I'm on a standalone Splunk environment. I've got some .csv files, and I'd like to use indexed extractions for them as well as pseudo-/anonymize the field "Meldender" contained in them (either via SEDCMD or with a transform).
The way I understand it, indexed extractions take place before a SEDCMD/transform is applied (based on the detailed diagram here), which is why I end up with masked data in my raw event while the (pre-SEDCMD extracted) field still contains the initial unmasked data if I simply use INDEXED_EXTRACTIONS = csv
and SEDCMD
.
As I would prefer not to change to search-time field extraction, I would like to change the indexed field with a transform as well. I thought this could be done with a simple props and transforms, so I tried the following. Here is my props.conf:
[stoer_csv_meta]
FIELD_NAMES = ...
KV_MODE = none
NO_BINARY_CHECK = true
PREAMBLE_REGEX = ...
SHOULD_LINEMERGE = false
TIMESTAMP_FIELDS = ...
INDEXED_EXTRACTIONS = csv
SEDCMD-meldender = a working sed
TRANSFORMS-meld = meld
and here my transforms.conf:
[meld]
REGEX = (.{0,2}).*?(.?)
FORMAT = Meldender::$1-X-$2
WRITE_META = true
SOURCE_KEY = field:Meldender
[accepted_keys]
Meld = Meldender
This made the field "Meldender" multivalued, containing the original data as the first entry and my masked data second. I had a look at the actual content of _meta, and indeed it seems the above settings just add the entry "Meldender::masked data".
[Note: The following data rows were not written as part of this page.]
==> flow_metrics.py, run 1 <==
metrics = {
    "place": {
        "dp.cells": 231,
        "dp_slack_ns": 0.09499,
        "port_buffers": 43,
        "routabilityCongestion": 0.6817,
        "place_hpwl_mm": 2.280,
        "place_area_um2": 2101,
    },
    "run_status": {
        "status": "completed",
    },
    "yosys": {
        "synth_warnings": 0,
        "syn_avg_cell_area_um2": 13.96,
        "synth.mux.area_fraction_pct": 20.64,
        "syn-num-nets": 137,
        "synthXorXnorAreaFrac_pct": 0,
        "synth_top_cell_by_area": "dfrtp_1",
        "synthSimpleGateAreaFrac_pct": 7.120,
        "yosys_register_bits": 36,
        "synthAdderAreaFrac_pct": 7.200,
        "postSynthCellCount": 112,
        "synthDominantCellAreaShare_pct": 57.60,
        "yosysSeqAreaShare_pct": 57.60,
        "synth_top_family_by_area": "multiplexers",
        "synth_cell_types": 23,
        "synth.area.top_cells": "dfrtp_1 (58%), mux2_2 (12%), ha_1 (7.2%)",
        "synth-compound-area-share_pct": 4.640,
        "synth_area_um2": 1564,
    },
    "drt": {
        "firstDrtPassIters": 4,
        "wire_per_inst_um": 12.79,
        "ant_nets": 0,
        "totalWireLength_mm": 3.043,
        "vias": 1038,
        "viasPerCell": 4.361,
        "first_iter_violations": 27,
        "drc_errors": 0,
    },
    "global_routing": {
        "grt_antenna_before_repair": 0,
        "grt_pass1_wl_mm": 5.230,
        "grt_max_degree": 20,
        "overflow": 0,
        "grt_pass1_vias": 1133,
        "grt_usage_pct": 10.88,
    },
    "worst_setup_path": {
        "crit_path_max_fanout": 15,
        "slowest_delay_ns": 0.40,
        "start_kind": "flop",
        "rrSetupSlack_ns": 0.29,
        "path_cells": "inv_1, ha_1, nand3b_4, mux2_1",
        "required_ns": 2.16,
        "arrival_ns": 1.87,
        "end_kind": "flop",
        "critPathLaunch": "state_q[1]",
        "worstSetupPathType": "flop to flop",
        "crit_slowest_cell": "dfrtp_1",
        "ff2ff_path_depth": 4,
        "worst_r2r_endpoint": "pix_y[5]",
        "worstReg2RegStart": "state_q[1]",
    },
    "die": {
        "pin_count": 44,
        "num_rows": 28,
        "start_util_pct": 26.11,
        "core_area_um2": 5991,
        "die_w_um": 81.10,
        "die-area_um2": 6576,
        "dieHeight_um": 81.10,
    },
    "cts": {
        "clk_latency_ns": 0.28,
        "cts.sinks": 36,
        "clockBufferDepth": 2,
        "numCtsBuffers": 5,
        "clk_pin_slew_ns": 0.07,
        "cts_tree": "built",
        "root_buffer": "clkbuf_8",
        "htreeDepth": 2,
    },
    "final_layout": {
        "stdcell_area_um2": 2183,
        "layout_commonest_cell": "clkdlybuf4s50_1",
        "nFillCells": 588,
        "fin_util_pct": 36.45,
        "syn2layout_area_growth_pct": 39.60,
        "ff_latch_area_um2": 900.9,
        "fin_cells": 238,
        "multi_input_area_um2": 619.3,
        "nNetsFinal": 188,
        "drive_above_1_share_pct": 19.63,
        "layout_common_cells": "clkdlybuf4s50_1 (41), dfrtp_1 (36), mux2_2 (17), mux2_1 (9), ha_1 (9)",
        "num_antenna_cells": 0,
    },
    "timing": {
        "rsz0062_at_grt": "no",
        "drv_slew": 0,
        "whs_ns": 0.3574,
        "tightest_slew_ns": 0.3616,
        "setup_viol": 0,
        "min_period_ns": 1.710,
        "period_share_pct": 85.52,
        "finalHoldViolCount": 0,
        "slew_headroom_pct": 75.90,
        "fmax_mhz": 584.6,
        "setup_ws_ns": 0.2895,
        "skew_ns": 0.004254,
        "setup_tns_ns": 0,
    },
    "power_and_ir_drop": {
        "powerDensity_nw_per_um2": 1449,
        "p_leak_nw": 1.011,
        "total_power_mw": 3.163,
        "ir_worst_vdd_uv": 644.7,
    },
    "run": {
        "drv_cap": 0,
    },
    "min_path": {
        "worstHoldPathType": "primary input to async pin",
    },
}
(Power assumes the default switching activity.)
I also tried changing WRITE_META
to false and using DEST_KEY = _meta
, one time adding $0
to my FORMAT
in order to keep the existing metadata and once leaving it out entirely. The result of the first way was no change in the field "Meldender" (it still contained the unmasked data) while the second method did, just as you would expect, erase any and all fields except for "Meldender". So neither of these three attempts so far solved the problem.
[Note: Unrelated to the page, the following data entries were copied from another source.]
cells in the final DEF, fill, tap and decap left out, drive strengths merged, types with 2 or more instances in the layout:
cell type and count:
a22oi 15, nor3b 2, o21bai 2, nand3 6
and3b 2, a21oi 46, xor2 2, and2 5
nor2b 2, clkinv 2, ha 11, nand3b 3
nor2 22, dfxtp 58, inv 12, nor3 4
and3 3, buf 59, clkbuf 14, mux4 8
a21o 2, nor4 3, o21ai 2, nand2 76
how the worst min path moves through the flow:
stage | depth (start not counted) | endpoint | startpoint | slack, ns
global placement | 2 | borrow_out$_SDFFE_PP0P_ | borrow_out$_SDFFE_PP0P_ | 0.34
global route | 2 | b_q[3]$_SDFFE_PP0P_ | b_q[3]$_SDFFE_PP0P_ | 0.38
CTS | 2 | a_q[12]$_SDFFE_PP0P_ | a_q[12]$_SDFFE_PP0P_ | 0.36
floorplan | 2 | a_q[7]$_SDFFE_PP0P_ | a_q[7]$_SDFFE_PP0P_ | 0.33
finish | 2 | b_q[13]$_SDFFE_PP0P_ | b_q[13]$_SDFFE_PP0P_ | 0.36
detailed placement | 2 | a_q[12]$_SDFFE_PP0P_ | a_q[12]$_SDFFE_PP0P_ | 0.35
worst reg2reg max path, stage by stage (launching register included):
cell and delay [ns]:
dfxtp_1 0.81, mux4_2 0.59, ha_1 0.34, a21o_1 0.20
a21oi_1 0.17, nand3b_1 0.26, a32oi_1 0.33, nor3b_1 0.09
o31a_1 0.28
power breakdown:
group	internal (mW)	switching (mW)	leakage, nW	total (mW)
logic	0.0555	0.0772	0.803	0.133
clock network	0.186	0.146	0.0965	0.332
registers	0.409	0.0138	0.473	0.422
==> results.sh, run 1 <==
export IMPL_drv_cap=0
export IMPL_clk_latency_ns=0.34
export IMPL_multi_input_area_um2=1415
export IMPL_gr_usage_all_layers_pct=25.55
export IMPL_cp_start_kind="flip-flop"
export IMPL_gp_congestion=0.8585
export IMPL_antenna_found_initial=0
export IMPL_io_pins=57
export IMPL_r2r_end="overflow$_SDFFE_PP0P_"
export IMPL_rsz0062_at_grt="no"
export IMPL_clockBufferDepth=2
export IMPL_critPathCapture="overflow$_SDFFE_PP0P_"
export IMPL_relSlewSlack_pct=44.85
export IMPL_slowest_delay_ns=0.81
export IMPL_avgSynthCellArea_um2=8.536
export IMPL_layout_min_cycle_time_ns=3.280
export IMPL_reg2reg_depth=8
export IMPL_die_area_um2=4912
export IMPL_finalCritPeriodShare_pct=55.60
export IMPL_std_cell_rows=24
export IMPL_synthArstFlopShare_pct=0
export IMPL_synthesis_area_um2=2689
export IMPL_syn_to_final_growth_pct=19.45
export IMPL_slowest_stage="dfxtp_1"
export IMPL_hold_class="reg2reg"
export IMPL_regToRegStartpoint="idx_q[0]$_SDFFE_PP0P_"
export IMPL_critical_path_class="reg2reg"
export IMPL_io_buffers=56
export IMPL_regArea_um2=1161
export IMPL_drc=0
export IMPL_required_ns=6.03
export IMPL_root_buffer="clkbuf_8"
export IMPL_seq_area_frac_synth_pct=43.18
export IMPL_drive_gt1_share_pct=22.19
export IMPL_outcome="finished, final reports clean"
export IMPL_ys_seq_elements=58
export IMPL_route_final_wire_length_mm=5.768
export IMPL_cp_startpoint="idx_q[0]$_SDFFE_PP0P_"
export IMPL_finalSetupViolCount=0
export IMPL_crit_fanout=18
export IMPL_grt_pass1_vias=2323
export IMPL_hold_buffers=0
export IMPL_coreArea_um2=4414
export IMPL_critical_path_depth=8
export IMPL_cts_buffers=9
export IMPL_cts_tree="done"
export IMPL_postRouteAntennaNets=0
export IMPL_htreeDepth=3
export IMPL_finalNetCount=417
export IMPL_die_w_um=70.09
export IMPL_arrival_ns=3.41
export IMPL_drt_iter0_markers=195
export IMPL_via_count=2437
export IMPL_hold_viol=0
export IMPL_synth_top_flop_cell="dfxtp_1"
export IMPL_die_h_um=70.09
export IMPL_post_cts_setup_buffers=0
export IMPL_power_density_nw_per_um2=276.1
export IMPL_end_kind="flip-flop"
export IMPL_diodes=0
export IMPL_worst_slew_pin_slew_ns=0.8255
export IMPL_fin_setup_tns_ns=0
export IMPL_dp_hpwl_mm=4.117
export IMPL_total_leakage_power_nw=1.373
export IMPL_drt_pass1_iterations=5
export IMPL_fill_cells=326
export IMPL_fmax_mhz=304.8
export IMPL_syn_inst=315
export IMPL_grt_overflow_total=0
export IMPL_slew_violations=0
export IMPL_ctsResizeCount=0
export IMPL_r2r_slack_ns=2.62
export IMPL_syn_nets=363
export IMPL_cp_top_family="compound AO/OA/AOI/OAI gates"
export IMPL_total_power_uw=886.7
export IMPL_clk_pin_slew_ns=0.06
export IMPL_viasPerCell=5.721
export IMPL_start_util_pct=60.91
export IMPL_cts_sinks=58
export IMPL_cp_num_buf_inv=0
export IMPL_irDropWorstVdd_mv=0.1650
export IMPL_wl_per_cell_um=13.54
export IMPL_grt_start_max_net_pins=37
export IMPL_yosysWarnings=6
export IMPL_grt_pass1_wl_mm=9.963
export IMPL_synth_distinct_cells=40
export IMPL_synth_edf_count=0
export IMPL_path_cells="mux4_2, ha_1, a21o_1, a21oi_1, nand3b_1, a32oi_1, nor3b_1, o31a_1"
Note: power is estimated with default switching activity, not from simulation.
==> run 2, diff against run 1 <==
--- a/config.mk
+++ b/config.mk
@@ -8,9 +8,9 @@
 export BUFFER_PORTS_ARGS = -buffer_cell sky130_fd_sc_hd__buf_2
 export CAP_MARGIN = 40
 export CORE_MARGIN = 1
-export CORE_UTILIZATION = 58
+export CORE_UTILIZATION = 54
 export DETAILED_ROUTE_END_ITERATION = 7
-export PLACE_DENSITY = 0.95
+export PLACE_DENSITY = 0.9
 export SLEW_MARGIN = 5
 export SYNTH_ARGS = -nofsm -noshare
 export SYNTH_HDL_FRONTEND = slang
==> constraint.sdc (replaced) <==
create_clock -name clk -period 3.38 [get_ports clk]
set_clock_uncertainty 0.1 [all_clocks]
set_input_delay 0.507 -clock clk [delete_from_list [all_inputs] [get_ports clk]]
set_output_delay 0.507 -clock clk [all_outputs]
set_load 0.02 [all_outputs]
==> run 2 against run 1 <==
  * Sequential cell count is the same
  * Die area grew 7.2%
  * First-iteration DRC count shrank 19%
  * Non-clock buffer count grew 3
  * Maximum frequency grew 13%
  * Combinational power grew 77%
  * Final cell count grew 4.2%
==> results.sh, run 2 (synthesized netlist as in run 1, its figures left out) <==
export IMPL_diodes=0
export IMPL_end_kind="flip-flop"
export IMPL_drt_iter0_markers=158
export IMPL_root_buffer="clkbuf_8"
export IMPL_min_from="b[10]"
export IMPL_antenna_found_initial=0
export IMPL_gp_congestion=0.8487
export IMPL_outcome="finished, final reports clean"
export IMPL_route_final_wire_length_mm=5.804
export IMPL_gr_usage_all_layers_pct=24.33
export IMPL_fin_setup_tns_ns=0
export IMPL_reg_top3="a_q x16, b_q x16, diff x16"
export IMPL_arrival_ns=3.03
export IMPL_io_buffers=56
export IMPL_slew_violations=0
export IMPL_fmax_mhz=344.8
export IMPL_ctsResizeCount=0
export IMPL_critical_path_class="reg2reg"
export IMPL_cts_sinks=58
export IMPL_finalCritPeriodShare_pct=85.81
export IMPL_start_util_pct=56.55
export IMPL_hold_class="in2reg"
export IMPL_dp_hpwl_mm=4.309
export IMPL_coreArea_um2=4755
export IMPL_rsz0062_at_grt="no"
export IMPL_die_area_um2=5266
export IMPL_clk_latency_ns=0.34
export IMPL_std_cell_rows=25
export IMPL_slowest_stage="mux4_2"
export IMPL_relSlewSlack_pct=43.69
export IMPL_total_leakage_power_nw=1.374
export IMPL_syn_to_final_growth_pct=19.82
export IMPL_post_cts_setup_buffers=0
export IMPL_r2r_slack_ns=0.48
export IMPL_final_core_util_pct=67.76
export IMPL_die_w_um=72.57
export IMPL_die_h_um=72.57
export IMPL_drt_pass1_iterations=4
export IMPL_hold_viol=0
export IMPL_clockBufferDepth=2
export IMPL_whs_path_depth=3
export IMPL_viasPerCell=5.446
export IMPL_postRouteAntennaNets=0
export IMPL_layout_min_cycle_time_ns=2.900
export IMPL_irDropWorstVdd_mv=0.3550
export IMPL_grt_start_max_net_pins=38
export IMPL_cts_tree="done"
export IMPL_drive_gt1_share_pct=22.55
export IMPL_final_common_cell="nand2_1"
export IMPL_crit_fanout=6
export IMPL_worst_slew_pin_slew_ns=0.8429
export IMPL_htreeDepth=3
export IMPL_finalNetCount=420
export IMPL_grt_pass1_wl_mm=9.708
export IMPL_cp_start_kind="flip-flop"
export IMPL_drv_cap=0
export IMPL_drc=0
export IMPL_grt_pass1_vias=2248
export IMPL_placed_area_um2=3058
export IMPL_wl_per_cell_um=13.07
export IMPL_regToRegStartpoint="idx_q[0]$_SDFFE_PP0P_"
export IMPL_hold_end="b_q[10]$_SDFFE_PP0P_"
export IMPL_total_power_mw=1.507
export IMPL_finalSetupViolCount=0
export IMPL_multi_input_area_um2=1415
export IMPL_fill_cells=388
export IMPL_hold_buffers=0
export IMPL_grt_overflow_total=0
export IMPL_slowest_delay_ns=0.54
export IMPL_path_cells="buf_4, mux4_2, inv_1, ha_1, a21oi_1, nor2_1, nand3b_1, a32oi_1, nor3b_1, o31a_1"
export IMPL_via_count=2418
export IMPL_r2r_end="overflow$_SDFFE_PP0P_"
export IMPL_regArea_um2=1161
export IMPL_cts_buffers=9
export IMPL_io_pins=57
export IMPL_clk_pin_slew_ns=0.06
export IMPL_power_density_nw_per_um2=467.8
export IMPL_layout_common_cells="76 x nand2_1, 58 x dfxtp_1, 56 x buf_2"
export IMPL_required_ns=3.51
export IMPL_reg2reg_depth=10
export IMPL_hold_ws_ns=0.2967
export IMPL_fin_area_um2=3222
I believe this question is in the same vein as this or this one, which didn't get any satisfying answers so far. I have one ugly solution coming up, but please share your thoughts!
I would also try (not tested):
[meld]
REGEX = (.{0,2}).*?(.?)
FORMAT = Meldender::$1-X-$2
WRITE_META = true
SOURCE_KEY = field:Meldender
DEST_KEY = field:Meldender
[accepted_keys]
is_valid=field:Meldender
I would also try (not tested):
[meld]
REGEX = (.{0,2}).*?(.?)
FORMAT = Meldender::$1-X-$2
WRITE_META = true
SOURCE_KEY = field:Meldender
DEST_KEY = field:Meldender
[accepted_keys]
is_valid=field:Meldender
I downvoted this post because the answer does not solve the problem. the accepted answer should be moved to jeffland's below.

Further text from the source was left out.